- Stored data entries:

This is an optimization exercise on Yosys and OpenROAD, whose aim is a short achievable clock period and few clock cycles, not a production implementation.
RTL that was checked went through simulation tests only; none was proved equivalent to the original.
Power is estimated from default activity; no workload was simulated.

==> v33: inputs <==
// riscv
module riscv #(
  parameter RESET_PC     = 32'h0000_0000,
  parameter CPU_AWIDTH   = 6
) (
  input  clk,
  input  rst,
  input [31:0]  imem_addr1,
  input [31:0]  imem_din1,
  output [31:0] imem_dout1,
  input         imem_we1,
  input mmio_stall,
  output [31:0] mmio_addr,
  output [31:0] mmio_din,
  input  [31:0] mmio_dout,
  output        mmio_wen,
  output        mmio_ren
);
  integer i;
  reg  [63:0] fptr;         
  reg  [31:0] seq_pc;       
  reg         d_valid;
  reg  [31:0] d_inst;
  reg  [31:0] d_pc;
  reg         d_pred;
  reg  [5:0]  d_nidx;       
  reg         e_valid;
  reg         e_we;
  reg  [4:0]  e_rd;
  reg  [31:0] e_a, e_b, e_s;
  reg         e_bypa, e_bypb, e_byps;
  reg         e_sub;
  reg  [7:0]  e_sel;        
  reg         e_sra;
  reg         e_link;       
  reg  [31:0] e_lnk;        
  reg  [31:0] e_alt;        
  reg         e_br, e_jal, e_jalr, e_ld, e_st, e_pred;
  reg         e_eld;        
  reg  [31:0] e_eoh;        
  reg  [31:0] e_q;          
  reg  [2:0]  e_f3;
  reg  [5:0]  e_idx;        
  reg  [5:0]  e_tidx;       
  reg  [5:0]  e_sidx;       
  reg         m_we;
  reg  [4:0]  m_rd;
  reg  [31:0] m_res;
  reg  [31:0] m_aoh;        
  reg  [31:0] m_maddr;
  reg  [31:0] m_sdata;
  reg  [31:0] m_mdin;
  reg  [3:0]  m_dwe;
  reg         m_dld;
  reg         m_wen, m_ren;
  reg  [2:0]  m_f3;
  reg         w_we;
  reg  [4:0]  w_rd;
  reg  [31:0] w_res;
  reg         w_mld;
  reg  [2:0]  w_f3;
  reg  [1:0]  w_ab;
  reg  [31:0] imem [0:63];
  ...
==> flow/config.mk <==
export PLATFORM = sky130hd
export DESIGN_NAME = riscv
export DESIGN_NICKNAME = riscv
export VERILOG_FILES = /design/flow/design.v
export SDC_FILE = /design/flow/constraint.sdc
export NUM_CORES = 4
export LEC_CHECK = 0
export ABC_CLOCK_PERIOD_IN_PS = 3000
export CAP_MARGIN = 20
export CORE_MARGIN = 2
export CORE_UTILIZATION = 50
export PLACE_DENSITY = 0.6
export SETUP_SLACK_MARGIN = 5
export SLEW_MARGIN = 20
==> flow/constraint.sdc <==
create_clock -name core_clock -period 9.0 [get_ports {clk}]
set_input_delay 1.8000 -clock core_clock [delete_from_list [all_inputs] [get_ports {clk}]]
set_output_delay 1.8000 -clock core_clock [all_outputs]
set_load 0.01 [all_outputs]
run.sh (not shown) runs the stock make flow with config.mk's settings and CLKGATE_MAP_FILE= SYNTH_SCRIPT=/design/flow/synth_recipe.tcl, a recipe that flattens the netlist after the stock synthesis.
==> v36 (differences from v33) <==
==> flow/design.v (replaced) <==
`timescale 1ns/1ps
module riscv #(
  parameter RESET_PC     = 32'h0000_0000,
  parameter CPU_AWIDTH   = 6
) (
  input  clk,
  input  rst,
  input [31:0]  imem_addr1,
  input [31:0]  imem_din1,
  output [31:0] imem_dout1,
  input         imem_we1,
  input mmio_stall,
  output [31:0] mmio_addr,
  output [31:0] mmio_din,
  input  [31:0] mmio_dout,
  output        mmio_wen,
  output        mmio_ren
);
  reg [31:0] imem [0:63];
  reg [31:0] imem_dout1_r;
  always @(posedge clk) begin
    if (imem_we1) imem[imem_addr1[5:0]] <= imem_din1;
    imem_dout1_r <= imem[imem_addr1[5:0]];
  end
  assign imem_dout1 = imem_dout1_r;
  reg  [5:0]  fidx;         
  reg  [31:0] seq_pc;       
  reg         d_valid;
  reg  [31:0] d_inst;
  reg  [31:0] d_pc;
  reg         d_pred;
  reg         e_valid;
  reg         e_we;
  reg  [4:0]  e_rd;
  reg  [31:0] e_a, e_b, e_s;
  reg         e_bypa, e_bypb, e_byps;
  reg         e_sub;
  reg  [7:0]  e_sel;        
  reg         e_sra;
  reg         e_link;       
  reg  [31:0] e_lnk;        
  reg  [31:0] e_alt;        
  reg         e_br, e_jalr, e_ld, e_st, e_pred;
  reg  [2:0]  e_f3;
  reg  [5:0]  e_idx;
  reg         m_we;
  reg  [4:0]  m_rd;
  reg  [31:0] m_res;
  reg  [31:0] m_maddr;
  reg  [31:0] m_sdata;
  reg  [31:0] m_mdin;
  reg  [3:0]  m_dwe;
  reg         m_dld;
  reg         m_wen, m_ren;
  reg  [2:0]  m_f3;
  reg         w_we;
  reg  [4:0]  w_rd;
  reg  [31:0] w_res;
  reg         w_mld;
  reg  [2:0]  w_f3;
  reg  [1:0]  w_ab;
  reg  [31:0] rf   [1:31];
  reg  [31:0] dmem [0:31];
  reg  [1:0]  bht  [0:63];   
  wire gstall = mmio_stall & (m_wen | m_ren);
  wire [31:0] finst = imem[fidx];
  wire [1:0]  fbht  = bht[fidx];
  wire f_jal = finst[6] & finst[3];
  wire f_br  = finst[6] & ~finst[2];
  wire f_pred = f_jal | (f_br & (fbht[1] ? fbht[0] : finst[31]));
  wire [5:0] f_off  = f_jal ? finst[27:22] : {finst[27:25], finst[11:9]};
  wire [5:0] f_nidx = f_pred ? (fidx + f_off) : (fidx + 6'd1);
  wire [4:0] d_op  = d_inst[6:2];
  wire [2:0] d_f3  = d_inst[14:12];
  wire [4:0] d_rd  = d_inst[11:7];
  wire [4:0] d_rs1 = d_inst[19:15];
  wire [4:0] d_rs2 = d_inst[24:20];
  wire d_lui   = (d_op == 5'b01101);
  wire d_auipc = (d_op == 5'b00101);
  wire d_jal   = (d_op == 5'b11011);
  wire d_jalr  = (d_op == 5'b11001);
  wire d_br    = (d_op == 5'b11000);
  wire d_ld    = (d_op == 5'b00000);
  wire d_st    = (d_op == 5'b01000);
  wire d_opi   = (d_op == 5'b00100);
  wire d_opr   = (d_op == 5'b01100);
  wire d_use1 = d_jalr | d_br | d_ld | d_st | d_opi | d_opr;
  wire d_use2 = d_br | d_st | d_opr;
  wire d_wr   = (d_lui | d_auipc | d_jal | d_jalr | d_ld | d_opi | d_opr) & (d_rd != 5'd0);
  wire [31:0] imm_i = {{21{d_inst[31]}}, d_inst[30:20]};
  wire [31:0] imm_s = {{21{d_inst[31]}}, d_inst[30:25], d_inst[11:7]};
  wire [31:0] imm_b = {{20{d_inst[31]}}, d_inst[7], d_inst[30:25], d_inst[11:8], 1'b0};
  wire [31:0] imm_u = {d_inst[31:12], 12'b0};
  wire [31:0] imm_j = {{12{d_inst[31]}}, d_inst[19:12], d_inst[20], d_inst[30:21], 1'b0};
  wire [31:0] d_imm = d_st ? imm_s : (d_lui | d_auipc) ? imm_u : imm_i;
  wire [31:0] d_lnk  = d_pc + 32'd4;
  wire [31:0] d_tgt  = d_pc + (d_jal ? imm_j : imm_b);
  wire [31:0] d_next = d_pred ? d_tgt : d_lnk;
  wire [31:0] dm_word = dmem[m_res[6:2]];
  reg  [31:0] m_ldv;
  always @(*) begin
    case (m_f3[1:0])
      2'b00: begin
        case (m_res[1:0])
          2'd0: m_ldv = {{24{~m_f3[2] & dm_word[7]}},  dm_word[7:0]};
          2'd1: m_ldv = {{24{~m_f3[2] & dm_word[15]}}, dm_word[15:8]};
          2'd2: m_ldv = {{24{~m_f3[2] & dm_word[23]}}, dm_word[23:16]};
          default: m_ldv = {{24{~m_f3[2] & dm_word[31]}}, dm_word[31:24]};
        endcase
      end
      2'b01: m_ldv = m_res[1] ? {{16{~m_f3[2] & dm_word[31]}}, dm_word[31:16]}
                              : {{16{~m_f3[2] & dm_word[15]}}, dm_word[15:0]};
      default: m_ldv = dm_word;
    endcase
  end
  wire [31:0] m_val = m_dld ? m_ldv : m_res;
  reg [31:0] w_mv;
  always @(*) begin
    case (w_f3[1:0])
      2'b00: begin
        case (w_ab)
          2'd0: w_mv = {{24{~w_f3[2] & mmio_dout[7]}},  mmio_dout[7:0]};
          2'd1: w_mv = {{24{~w_f3[2] & mmio_dout[15]}}, mmio_dout[15:8]};
          2'd2: w_mv = {{24{~w_f3[2] & mmio_dout[23]}}, mmio_dout[23:16]};
          default: w_mv = {{24{~w_f3[2] & mmio_dout[31]}}, mmio_dout[31:24]};
        endcase
      end
      2'b01: w_mv = w_ab[1] ? {{16{~w_f3[2] & mmio_dout[31]}}, mmio_dout[31:16]}
                            : {{16{~w_f3[2] & mmio_dout[15]}}, mmio_dout[15:0]};
      default: w_mv = mmio_dout;
    endcase
  end
  wire [31:0] w_data = w_mld ? w_mv : w_res;
  wire [31:0] rf1 = (d_rs1 == 5'd0) ? 32'd0 : rf[d_rs1];
  wire [31:0] rf2 = (d_rs2 == 5'd0) ? 32'd0 : rf[d_rs2];
  wire hitE1 = e_valid & e_we & (e_rd == d_rs1);
  wire hitE2 = e_valid & e_we & (e_rd == d_rs2);
  wire hitM1 = m_we & (m_rd == d_rs1);
  wire hitM2 = m_we & (m_rd == d_rs2);
  wire hitW1 = w_we & (w_rd == d_rs1);
  wire hitW2 = w_we & (w_rd == d_rs2);
  wire [31:0] v1 = hitM1 ? m_val : hitW1 ? w_data : rf1;
  wire [31:0] v2 = hitM2 ? m_val : hitW2 ? w_data : rf2;
  wire st1 = d_use1 & (hitE1 ? e_ld : (hitM1 & m_ren));
  wire st2 = d_use2 & (hitE2 ? e_ld : (hitM2 & m_ren));
  wire dstall = d_valid & (st1 | st2);
  wire [31:0] ea = e_bypa ? m_res : e_a;
  wire [31:0] eb = e_bypb ? m_res : e_b;
  wire [31:0] es = e_byps ? m_res : e_s;
  wire [31:0] ebx  = eb ^ {32{e_sub}};
  wire [32:0] esum = {1'b0, ea} + {1'b0, ebx} + {32'd0, e_sub};
  wire e_eq  = (ea == eb);
  wire e_ltu = ~esum[32];
  wire e_lt  = (ea[31] ^ eb[31]) ? ea[31] : esum[31];
  wire [31:0] e_sll = ea << eb[4:0];
  wire [31:0] e_srl = $signed({e_sra & ea[31], ea}) >>> eb[4:0];
  wire [31:0] e_alu = ({32{e_sel[0]}} & esum[31:0]) |
                      ({32{e_sel[1]}} & e_sll) |
                      ({32{e_sel[2]}} & {31'd0, e_lt}) |
                      ({32{e_sel[3]}} & {31'd0, e_ltu}) |
                      ({32{e_sel[4]}} & (ea ^ eb)) |
                      ({32{e_sel[5]}} & e_srl) |
                      ({32{e_sel[6]}} & (ea | eb)) |
                      ({32{e_sel[7]}} & (ea & eb));
  wire [31:0] e_res = e_link ? e_lnk : e_alu;
  wire e_taken = e_f3[2] ? ((e_f3[1] ? e_ltu : e_lt) ^ e_f3[0]) : (e_eq ^ e_f3[0]);
  wire e_mis = e_valid & ((e_br & (e_taken ^ e_pred)) | e_jalr);
  wire [31:0] e_tgt = e_jalr ? {esum[31:1], 1'b0} : e_alt;
  wire e_mmio = (esum[31:28] == 4'h8);
  wire [1:0] e_ab = esum[1:0];
  reg [31:0] e_sd;
  reg [3:0]  e_be;
  always @(*) begin
    case (e_f3[1:0])
      2'b00: begin
        e_sd = {24'd0, es[7:0]} << {e_ab, 3'b000};
        e_be = 4'b0001 << e_ab;
      end
      2'b01: begin
        e_sd = e_ab[1] ? {es[15:0], 16'd0} : {16'd0, es[15:0]};
        e_be = e_ab[1] ? 4'b1100 : 4'b0011;
      end
      default: begin
        e_sd = es;
        e_be = 4'b1111;
      end
    endcase
  end
  always @(posedge clk) begin
    if (rst) begin
      fidx    <= 6'd0;
      seq_pc  <= RESET_PC;
      d_valid <= 1'b0;
      e_valid <= 1'b0;
      m_we    <= 1'b0;
      m_dwe   <= 4'd0;
      m_dld   <= 1'b0;
      m_wen   <= 1'b0;
      m_ren   <= 1'b0;
      w_we    <= 1'b0;
      w_mld   <= 1'b0;
    end else begin
      if (!gstall) begin
        fidx <= e_mis ? e_tgt[7:2] : dstall ? fidx : f_nidx;
        if (e_mis) seq_pc <= e_tgt;
        if (e_mis) d_valid <= 1'b0;
        else if (!dstall) begin
          d_valid <= 1'b1;
          d_inst  <= finst;
          d_pc    <= d_valid ? d_next : seq_pc;
          d_pred  <= f_pred;
        end
        e_valid <= d_valid & ~dstall & ~e_mis;
        e_we    <= d_wr;
        e_rd    <= d_rd;
        e_a     <= d_lui ? 32'd0 : d_auipc ? d_pc : v1;
        e_b     <= (d_opr | d_br) ? v2 : d_imm;
        e_s     <= v2;
        e_bypa  <= hitE1 & d_use1;
        e_bypb  <= hitE2 & (d_opr | d_br);
        e_byps  <= hitE2 & d_st;
        e_sub   <= d_br | (d_opr & d_f3 == 3'b000 & d_inst[30]) |
                   ((d_opr | d_opi) & (d_f3 == 3'b010 | d_f3 == 3'b011));
        e_sel   <= (d_opr | d_opi) ? (8'd1 << d_f3) : 8'd1;
        e_sra   <= d_inst[30];
        e_link  <= d_jal | d_jalr;
        e_lnk   <= d_lnk;
        e_alt   <= d_pred ? d_lnk : d_tgt;
        e_br    <= d_br;
        e_jalr  <= d_jalr;
        e_ld    <= d_ld;
        e_st    <= d_st;
        e_pred  <= d_pred;
        e_f3    <= d_f3;
        e_idx   <= d_pc[7:2];
        m_we    <= e_valid & e_we;
        m_rd    <= e_rd;
        m_res   <= e_res;
        if (e_ld | e_st) m_maddr <= esum[31:0];
        if (e_st) m_sdata <= e_sd;
        if (e_st & e_mmio) m_mdin <= e_sd;
        m_dwe   <= {4{e_valid & e_st & ~e_mmio}} & e_be;
        m_dld   <= e_valid & e_ld & ~e_mmio;
        m_wen   <= e_valid & e_st & e_mmio;
        m_ren   <= e_valid & e_ld & e_mmio;
        m_f3    <= e_f3;
      end
      w_we  <= m_we & ~gstall;
      w_rd  <= m_rd;
      w_res <= m_val;
      w_mld <= m_ren;
      w_f3  <= m_f3;
      w_ab  <= m_res[1:0];
    end
  end
  integer i;
  always @(posedge clk) begin
    if (rst) begin
      for (i = 0; i < 64; i = i + 1) bht[i] <= 2'b00;
    end else if (e_valid & e_br) begin
      bht[e_idx] <= {1'b1, e_taken};
    end
  end
  always @(posedge clk) begin
    if (w_we) rf[w_rd] <= w_data;
  end
  always @(posedge clk) begin
    if (m_dwe[0]) dmem[m_res[6:2]][7:0]   <= m_sdata[7:0];
    if (m_dwe[1]) dmem[m_res[6:2]][15:8]  <= m_sdata[15:8];
    if (m_dwe[2]) dmem[m_res[6:2]][23:16] <= m_sdata[23:16];
    if (m_dwe[3]) dmem[m_res[6:2]][31:24] <= m_sdata[31:24];
  end
  assign mmio_addr = m_maddr;
  assign mmio_din  = m_mdin;
  assign mmio_wen  = m_wen;
  assign mmio_ren  = m_ren;
endmodule
--- a/flow/config.mk
+++ b/flow/config.mk
@@ -5,10 +5,10 @@
 export SDC_FILE = /design/flow/constraint.sdc
 export NUM_CORES = 4
 export LEC_CHECK = 0
 export ABC_CLOCK_PERIOD_IN_PS = 3000
 export CAP_MARGIN = 20
 export CORE_MARGIN = 2
-export CORE_UTILIZATION = 50
-export PLACE_DENSITY = 0.6
+export CORE_UTILIZATION = 35
+export PLACE_DENSITY = 0.42
 export SETUP_SLACK_MARGIN = 5
 export SLEW_MARGIN = 20
==> results.txt <==
Non-clock buffer count: v36 is higher than v33 (41).
Against v33, the via count of v36 is smaller by 27%.
Of v36 and v33, v36 has the higher maximum frequency (gap 2.4%, measured against v33).
Of v36 and v33, v33 has the higher synthesized area (gap 7.5%, measured against v33).
Of v36 and v33, v33 has the higher sequential power (gap 11%, measured against v33).
Against v36, the final area of v33 is larger by 4.8%.
Between v33 and v36, the lower utilization is in v36 (gap 16 points).
Between v33 and v36, the lower power is in v36 (gap 4.9%, measured against v36).
Cell count: v33 is higher than v36 (3.8%).
This is an optimization exercise on Yosys and OpenROAD, whose aim is small area, not a production implementation. Function was checked by simulation only, so behaviour that the tests miss may differ from the original. Power figures rest on the tool's default switching activity, not on a simulated workload.

==> flow/design.v, too long to show whole: its modules and the start of the top module <==
// module menu_frames: 98 lines
module menu_frames
    (
        input clk,
        input rst,
        input [1:0] frame_sel,
        output [18:0] address_write,
        output [11:0] data_write
    );
  // ...
==> flow/run.sh <==
#!/bin/bash
# synth_recipe.tcl (not shown) runs the flow's synth.tcl, then flattens the netlist and writes it again
# the make line also repeats each setting of config.mk as NAME=value (left out here)
make -C /OpenROAD-flow-scripts/flow DESIGN_CONFIG=/design/flow/config.mk WORK_HOME=/design/flow/orfs CLKGATE_MAP_FILE= SYNTH_SCRIPT=/design/flow/synth_recipe.tcl finish
==> flow/config.mk <==
export PLATFORM = sky130hd
export DESIGN_NAME = menu_frames
export DESIGN_NICKNAME = menu_frames
export VERILOG_FILES = /design/flow/design.v
export SDC_FILE = /design/flow/constraint.sdc
export NUM_CORES = 4
export LEC_CHECK = 0
export CAP_MARGIN = 20
export CORE_MARGIN = 2
export CORE_UTILIZATION = 40
export PLACE_DENSITY = 0.6
export SLEW_MARGIN = 20
==> flow/constraint.sdc <==
create_clock -name core_clock -period 10.0 [get_ports {clk}]
set_input_delay 2.0000 -clock core_clock [delete_from_list [all_inputs] [get_ports {clk}]]
set_output_delay 2.0000 -clock core_clock [all_outputs]
set_load 0.01 [all_outputs]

- Task instructions:
Word for word, restate the lines above from the line containing "wire [31:0] eb = e_bypb ? m_res : e_b;" through the line containing "else if (!dstall) begin", with both included and nothing else.

- Response to this exercise:
  wire [31:0] eb = e_bypb ? m_res : e_b;
  wire [31:0] es = e_byps ? m_res : e_s;
  wire [31:0] ebx  = eb ^ {32{e_sub}};
  wire [32:0] esum = {1'b0, ea} + {1'b0, ebx} + {32'd0, e_sub};
  wire e_eq  = (ea == eb);
  wire e_ltu = ~esum[32];
  wire e_lt  = (ea[31] ^ eb[31]) ? ea[31] : esum[31];
  wire [31:0] e_sll = ea << eb[4:0];
  wire [31:0] e_srl = $signed({e_sra & ea[31], ea}) >>> eb[4:0];
  wire [31:0] e_alu = ({32{e_sel[0]}} & esum[31:0]) |
                      ({32{e_sel[1]}} & e_sll) |
                      ({32{e_sel[2]}} & {31'd0, e_lt}) |
                      ({32{e_sel[3]}} & {31'd0, e_ltu}) |
                      ({32{e_sel[4]}} & (ea ^ eb)) |
                      ({32{e_sel[5]}} & e_srl) |
                      ({32{e_sel[6]}} & (ea | eb)) |
                      ({32{e_sel[7]}} & (ea & eb));
  wire [31:0] e_res = e_link ? e_lnk : e_alu;
  wire e_taken = e_f3[2] ? ((e_f3[1] ? e_ltu : e_lt) ^ e_f3[0]) : (e_eq ^ e_f3[0]);
  wire e_mis = e_valid & ((e_br & (e_taken ^ e_pred)) | e_jalr);
  wire [31:0] e_tgt = e_jalr ? {esum[31:1], 1'b0} : e_alt;
  wire e_mmio = (esum[31:28] == 4'h8);
  wire [1:0] e_ab = esum[1:0];
  reg [31:0] e_sd;
  reg [3:0]  e_be;
  always @(*) begin
    case (e_f3[1:0])
      2'b00: begin
        e_sd = {24'd0, es[7:0]} << {e_ab, 3'b000};
        e_be = 4'b0001 << e_ab;
      end
      2'b01: begin
        e_sd = e_ab[1] ? {es[15:0], 16'd0} : {16'd0, es[15:0]};
        e_be = e_ab[1] ? 4'b1100 : 4'b0011;
      end
      default: begin
        e_sd = es;
        e_be = 4'b1111;
      end
    endcase
  end
  always @(posedge clk) begin
    if (rst) begin
      fidx    <= 6'd0;
      seq_pc  <= RESET_PC;
      d_valid <= 1'b0;
      e_valid <= 1'b0;
      m_we    <= 1'b0;
      m_dwe   <= 4'd0;
      m_dld   <= 1'b0;
      m_wen   <= 1'b0;
      m_ren   <= 1'b0;
      w_we    <= 1'b0;
      w_mld   <= 1'b0;
    end else begin
      if (!gstall) begin
        fidx <= e_mis ? e_tgt[7:2] : dstall ? fidx : f_nidx;
        if (e_mis) seq_pc <= e_tgt;
        if (e_mis) d_valid <= 1'b0;
        else if (!dstall) begin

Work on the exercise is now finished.